The US Food and Drug Administration (FDA) has approved an expanded indication for Supernus Pharmaceuticals’ Qelbree (viloxazine extended-release capsules) to treat attention deficit hyperactivity disorder (ADHD) in adult patients of the age 18 and above.
Qelbree now received approval for ADHD treatment in children starting at the age of six, adolescents as well as adults.
Supernus Pharmaceuticals president and CEO Jack Khattar said: “As a leader in the field of CNS, we are fully committed to better understanding how to treat complex diseases such as ADHD.
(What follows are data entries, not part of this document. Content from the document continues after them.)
`src/rtl/neurocore_uart_pkg.sv`:
```
// Shared constants and helpers for the neural chip's UART command/result paths.
package neurocore_uart_pkg;

  // Transmit engine states
  localparam logic [1:0] ST_IDLE  = 2'd0;
  localparam logic [1:0] ST_START = 2'd1;
  localparam logic [1:0] ST_DATA  = 2'd2;
  localparam logic [1:0] ST_STOP  = 2'd3;

  localparam int BITS_PER_BYTE        = 8;
  localparam int BYTES_PER_WORD       = 2;
  localparam int DEFAULT_CLKS_PER_BIT = 87;  // 10 MHz / 115200 baud

  // Width of a level counter that must represent 0..depth inclusive
  function automatic int level_width(input int depth);
    return $clog2(depth) + 1;
  endfunction

endpackage

```
`src/rtl/result_fifo.sv`:
```
// Small synchronous word FIFO; shared by the result transmit path and the
// operand buffering on the receive side. Pushes while full and pops while
// empty are ignored, so the level can never wrap.
module result_fifo
  import neurocore_uart_pkg::*;
#(
  parameter int  DATA_W = 16,
  parameter int  DEPTH  = 4,
  localparam int LVL_W  = level_width(DEPTH),
  localparam int PTR_W  = $clog2(DEPTH)
) (
  input  logic              clk,
  input  logic              rst_n,
  input  logic              push,
  input  logic              pop,
  input  logic [DATA_W-1:0] din,
  output logic [DATA_W-1:0] dout,
  output logic [LVL_W-1:0]  level,
  output logic              full,
  output logic              empty
);

  logic [DATA_W-1:0] mem [DEPTH];
  logic [PTR_W-1:0]  wr_ptr;
  logic [PTR_W-1:0]  rd_ptr;
  logic              push_ok;
  logic              pop_ok;

  assign full    = (level == LVL_W'(DEPTH));
  assign empty   = (level == '0);
  assign push_ok = push && !full;
  assign pop_ok  = pop && !empty;
  assign dout    = mem[rd_ptr];

  // Pointer and level bookkeeping; pointers wrap naturally (DEPTH is a power of two)
  always_ff @(posedge clk or negedge rst_n) begin
    if (!rst_n) begin
      wr_ptr <= '0;
      rd_ptr <= '0;
      level  <= '0;
    end else begin
      if (push_ok) wr_ptr <= wr_ptr + PTR_W'(1);
      if (pop_ok)  rd_ptr <= rd_ptr + PTR_W'(1);
      case ({push_ok, pop_ok})
        2'b10:   level <= level + LVL_W'(1);
        2'b01:   level <= level - LVL_W'(1);
        default: level <= level;
      endcase
    end
  end

  // Storage array carries data only, so it is left out of reset
  always_ff @(posedge clk) begin
    if (push_ok) mem[wr_ptr] <= din;
  end

endmodule

```
`src/rtl/uart_result_tx.sv`:
```
// Result transmit path: buffers 16-bit result words and sends each one as two
// back-to-back 8N1 frames on TXD, high byte first, bits LSB first.
module uart_result_tx
  import neurocore_uart_pkg::*;
#(
  parameter int  CLKS_PER_BIT = DEFAULT_CLKS_PER_BIT,
  parameter int  WORD_W       = 16,
  parameter int  FIFO_DEPTH   = 4,
  localparam int LVL_W        = level_width(FIFO_DEPTH)
) (
  input  logic              CLK,
  input  logic              RESET,
  input  logic [WORD_W-1:0] WORD_DATA,
  input  logic              WORD_VALID,
  output logic              WORD_READY,
  output logic              TXD,
  output logic              TX_BUSY,
  output logic [LVL_W-1:0]  FIFO_LEVEL
);

  localparam int               CNT_W    = (CLKS_PER_BIT > 1) ? $clog2(CLKS_PER_BIT) : 1;
  localparam int               IDX_W    = $clog2(BITS_PER_BYTE);
  localparam logic [CNT_W-1:0] CNT_LAST = CNT_W'(CLKS_PER_BIT - 1);
  localparam logic [IDX_W-1:0] IDX_LAST = IDX_W'(BITS_PER_BYTE - 1);

  logic [1:0]               state;
  logic [CNT_W-1:0]         baud_cnt;
  logic [IDX_W-1:0]         bit_idx;
  logic [IDX_W-1:0]         nxt_idx;
  logic                     byte_sel;
  logic                     txd_q;
  logic                     baud_end;
  logic                     fifo_pop;
  logic                     fifo_full;
  logic                     fifo_empty;
  logic [WORD_W-1:0]        fifo_dout;
  logic [WORD_W-1:0]        shift_word;
  logic [BITS_PER_BYTE-1:0] cur_byte;

  result_fifo #(
    .DATA_W (WORD_W),
    .DEPTH  (FIFO_DEPTH)
  ) u_fifo (
    .clk   (CLK),
    .rst_n (RESET),
    .push  (WORD_VALID),
    .pop   (fifo_pop),
    .din   (WORD_DATA),
    .dout  (fifo_dout),
    .level (FIFO_LEVEL),
    .full  (fifo_full),
    .empty (fifo_empty)
  );

  assign baud_end = (baud_cnt == CNT_LAST);
  // A new word is taken either from idle or at the very end of the second
  // stop bit, which is what makes streaming gap-free.
  assign fifo_pop = !fifo_empty &&
                    ((state == ST_IDLE) || ((state == ST_STOP) && baud_end && byte_sel));
  assign cur_byte = byte_sel ? shift_word[BITS_PER_BYTE-1:0]
                             : shift_word[WORD_W-1 -: BITS_PER_BYTE];
  assign nxt_idx  = bit_idx + IDX_W'(1);

  assign WORD_READY = !fifo_full;
  assign TXD        = txd_q;
  assign TX_BUSY    = (state != ST_IDLE) || !fifo_empty;

  // Frame engine: TXD is registered and changes on the same edge as the state
  always_ff @(posedge CLK or negedge RESET) begin
    if (!RESET) begin
      state    <= ST_IDLE;
      baud_cnt <= '0;
      bit_idx  <= '0;
      byte_sel <= 1'b0;
      txd_q    <= 1'b1;
    end else begin
      if ((state == ST_IDLE) || baud_end) baud_cnt <= '0;
      else                                baud_cnt <= baud_cnt + CNT_W'(1);

      if (fifo_pop) begin
        state    <= ST_START;
        byte_sel <= 1'b0;
        txd_q    <= 1'b0;
      end else begin
        case (state)
          ST_START: if (baud_end) begin
            state   <= ST_DATA;
            bit_idx <= '0;
            txd_q   <= cur_byte[0];
          end
          ST_DATA: if (baud_end) begin
            if (bit_idx == IDX_LAST) begin
              state <= ST_STOP;
              txd_q <= 1'b1;
            end else begin
              bit_idx <= nxt_idx;
              txd_q   <= cur_byte[nxt_idx];
            end
          end
          ST_STOP: if (baud_end) begin
            if (!byte_sel) begin
              byte_sel <= 1'b1;
              state    <= ST_START;
              txd_q    <= 1'b0;
            end else begin
              state <= ST_IDLE;
              txd_q <= 1'b1;
            end
          end
          default: begin
            state <= ST_IDLE;
            txd_q <= 1'b1;
          end
        endcase
      end
    end
  end

  // Word being serialised; pure data, captured on every pop
  always_ff @(posedge CLK) begin
    if (fifo_pop) shift_word <= fifo_dout;
  end

endmodule

```
`config.mk`:
```
export PLATFORM = sky130hd
export DESIGN_NAME = uart_result_tx
export DESIGN_NICKNAME = d
export VERILOG_FILES = /design/src/rtl/neurocore_uart_pkg.sv /design/src/rtl/result_fifo.sv /design/src/rtl/uart_result_tx.sv
export SDC_FILE = /design/constraint.sdc
export NUM_CORES = 1
export LEC_CHECK = 0
export CORE_MARGIN = 5
export CORE_UTILIZATION = 40
export DETAILED_ROUTE_END_ITERATION = 6
export PLACE_DENSITY = 0.57
export SLEW_MARGIN = 0
export SYNTH_ARGS = -nofsm -noshare
export SYNTH_HDL_FRONTEND = slang
export SYNTH_SLANG_ARGS = --single-unit
export TNS_END_PERCENT = 5
```
`constraint.sdc`:
```
create_clock -name CLK -period 2.1 [get_ports CLK]
set_input_delay 0.42 -clock CLK [delete_from_list [all_inputs] [get_ports CLK]]
set_output_delay 0.42 -clock CLK [all_outputs]
set_load 0.05 [all_outputs]
```
==> impl_metrics.toml <==
[status]
status = "complete, no violations"

[die]
fp.coreArea_sq_um = 10200
die_w_microns = 112
start_util_pct = 40.8
num_rows = 37
die_area_sq_um = 12600
dieHeight_microns = 112
io_pins = 25

[clocking]
clockBufferDepth = 2
htree_levels = 3
cts_tree = "yes"
numCtsBuffers = 9
cts.sinks = 101
postCtsHoldBufs = 0
clk_pin_slew_ns = 0.10
clockRootBuffer = "clkbuf_8"
insertion_delay_ns = 0.36

[power]
leakagePower_nw = 1.81
p_per_area_nw_per_um2 = 1290
ir_drop_v = 0.000528
power_w = 0.00650

[finish]
areaGrowthSynthToFinish_pct = 20.8
layout.nets = 327
insertedDiodeCount = 0
final_cells = 435
post-route-util_pct = 49.3
drive_above_1_share_pct = 26.1

[logic_synthesis]
synthXorXnorAreaFrac_pct = 2.31
syn_area_per_cell_sq_um = 17.6
synth.largest_area_cell = "edfxtp_1"
netlist_instances = 237
synth_common_cells = "edfxtp_1 (80), dfrtp_1 (20), mux4_2 (17)"
yosys.area_share.simple_pct = 5.10
ys.flop_type = "edfxtp_1"
ys_warn_count = 0
synthAdderAreaFrac_pct = 4.38
syn-cell-area_sq_um = 4170
syn-num-nets = 270
synth.area.top_cells = "edfxtp_1 (58%), dfrtp_1 (12%), mux4_2 (9.2%), ha_1 (3.9%), xnor2_1 (1.3%)"
seq_area_frac_synth_pct = 70.2
ys_ff_latch = 101
synthArstFlopShare_pct = 20.8
yosysUniqueCellTypes = 39
synth.top_cell.area_share_pct = 57.6
synth_compound_area_share_pct = 4.29
synth.most_common_cell = "edfxtp_1"
synth_edf_count = 80
synth_mux_area_share_pct = 11.5
synth_top_family_by_area = "multiplexers"

[timing]
holdWs_ns = 0.408
fin_skew_ns = 0.0129
min_period_ns = 2.07
hold_viol_final = 0
slew_viol_final = 0
rsz0062_at_grt = "true"
max-slew-margin-rel_pct = 65.9
finalSetupViolations = 0
fmax_mhz = 483
period_share_pct = 98.7
worstMarginPinSlew_ns = 0.510

[routing]
drc_errors = 0
postRouteAntennaNets = 0
dr.pass1.iters = 4
vias = 2133
drtIter0Drc = 83
wl_per_cell_microns = 16.4
routed_wl_mm = 7.12
via_per_inst = 4.90

[grt]
antenna_found_initial = 0
grt_pass1_wl_mm = 11.9
grtUsageTotal_pct = 12.2
overflow = 0
grt_pass1_vias = 2308
grt_max_degree = 22

[setup_path]
crit_path_start_kind = "register"
path_buf_inv = 2
r2r_start = "state[0]"
worstPathMaxFanout = 3
worst_ep_required_time_ns = 2.35
r2r_slack_ns = 0.03
crit_arrival_ns = 2.32
worst_path_max_delay_cell = "dfrtp_1"
cp-end-kind = "register"
critPathKind = "register to register"
worstPathCellList = "inv_1, ha_1, a21oi_1, nor2_1, and2_4, ha_4, inv_2, fa_2, xor2_1, nor2_1, xor2_1"
reg2reg_depth = 11
rr_endpoint = "u_fifo.level[2]"
cpPeakStageDelay_ns = 0.41
path_delay_family = "adder cells"

[place]
dp.cells = 415
dp_hpwl_mm = 4.68
gp_congestion = 0.778
port_buffers = 24

[flow_run]
drv_cap = 0

[min_path]
holdCritPathClass = "primary input to async pin"
==> layer usage <==
metal,GRT usage (%),vias up,share of wire (%)
met5,0,-,0
met4,3.61,0,0.74
met3,3.56,5,2.8
met2,20.3,27,51
met1,15.6,1068,45
li1,-,1033,-
==> layout by cell type, fill, tap and decap left out, types with 2 or more instances in the layout <==
cell	synthesis	routed
and3_1	5	5
nor3_1	2	2
nor2_1	13	13
inv_2	0	3
mux4_2	17	17
a31oi_1	5	5
ha_1	13	12
mux2_2	2	2
buf_12	0	5
clkinv_4	0	2
dfrtp_1	20	17
inv_8	0	2
nor2b_1	2	2
nand3b_1	2	2
clkdlybuf4s50_1	0	20
xnor2_1	6	6
dfrtp_2	0	3
inv_1	13	10
clkbuf_8	0	9
and2_4	0	2
mux2i_1	5	5
nand2_1	6	6
o211ai_1	2	2
a32oi_1	2	2
xor2_1	5	5
buf_4	1	26
edfxtp_1	80	80
a21oi_1	2	2
nand2b_1	2	2
nand3_1	4	3
o2bb2ai_1	4	4
o21bai_1	4	4
and2_1	4	2
==> timing repair <==
| item | in CTS | in global routing |
|---|---|---|
| cloned | 0 | 0 |
| buffers inserted | 4 | 0 |
| pin swaps | 5 | 0 |
| gates resized for setup | 0 | 5 |
| setup endpoints to repair | 1 | 22 |
==> sequential cells by signal, indices dropped and copies added, names as in the netlist <==
register / flops
u_fifo.level: 3
byte_sel: 1
shift_word: 16
u_fifo.wr_ptr: 2
u_fifo.rd_ptr: 2
state: 2
bit_idx: 3
baud_cnt: 7
u_fifo.mem: 64
TXD: 1
==> power breakdown <==
group | switching [W] | internal, W
Sequential | 0.000186 | 0.00272
Clock | 0.000692 | 0.000450
Combinational | 0.00127 | 0.00118
==> logic make-up after synthesis <==
logic type / count (synthesis)
AOI/OAI and AO/OA: 24
adders and majority gates: 14
and+or+nand+nor: 42
DFF: 101
buffers and inverters: 20
xor gates and xnor gates: 11
muxes: 25
==> stage by stage <==
stage	area [sq um]	setup TNS (ns)	worst slack (ns)
finish	5040	0	0.0281
global route	5040	-0.641	-0.176
CTS	5030	0	0.00528
detailed placement	4820	-0.0125	-0.0125
global placement	4820	0	0.0261
floorplan	4210	-0.0867	-0.0867
==> worst max-delay path by stage <==
stage	startpoint	endpoint	slack, ns	depth (start not counted)
floorplan	baud_cnt[0]	u_fifo.level[2]	-0.09	12
global placement	WORD_VALID	u_fifo.level[2]	0.03	9
detailed placement	baud_cnt[0]	u_fifo.level[2]	-0.01	11
CTS	baud_cnt[0]	u_fifo.level[2]	0.005	11
global route	baud_cnt[0]	u_fifo.level[2]	-0.18	11
finish	state[0]	u_fifo.level[2]	0.03	11
==> cell type report <==
cell class / instances / area (sq um)
fill: 871 / 5190
sequential: 101 / 2930
multi-input combinational: 116 / 1180
timing repair buffer: 53 / 523
tap: 136 / 170
clock buffer: 9 / 124
clock inverter: 7 / 57.6
inverter: 13 / 48.8
==> worst reg2reg max path: stages (launching register included) <==
cell	delay, ns
dfrtp_1	0.41
inv_1	0.09
ha_1	0.20
a21oi_1	0.07
nor2_1	0.15
and2_4	0.18
ha_4	0.13
inv_2	0.04
fa_2	0.34
xor2_1	0.14
nor2_1	0.06
xor2_1	0.15
Power figures use the tool's default switching activity.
“Today’s approval marks a major advancement in the treatment of ADHD and is an important milestone just one year after the approval of Qelbree to treat paediatric patients. We are proud to bring a new novel nonstimulant option for adults into the market after two decades.”
The approval of Qelbree, a new nonstimulant taken once-daily for full-day exposure, is based on positive results obtained from a Phase III study in adults with ADHD.
It represents the first approval of a new nonstimulant treatment for adults in 20 years.
Efficacy and symptom improvement was observed early when these adults received the treatment, which has a safety and tolerability profile.
No evidence of abuse potential was reported in clinical studies.
At a daily flexible-dose between 200mg and 600mg, the randomised, double blind, placebo-controlled Phase III trial met the primary endpoint.
The study also met the key secondary efficacy endpoint with statistical significance (p=0.0023) in the change from baseline of the Clinical Global Impression – Severity of Illness (CGI-S) Scale at week 6.
The active dose was found to be well tolerated.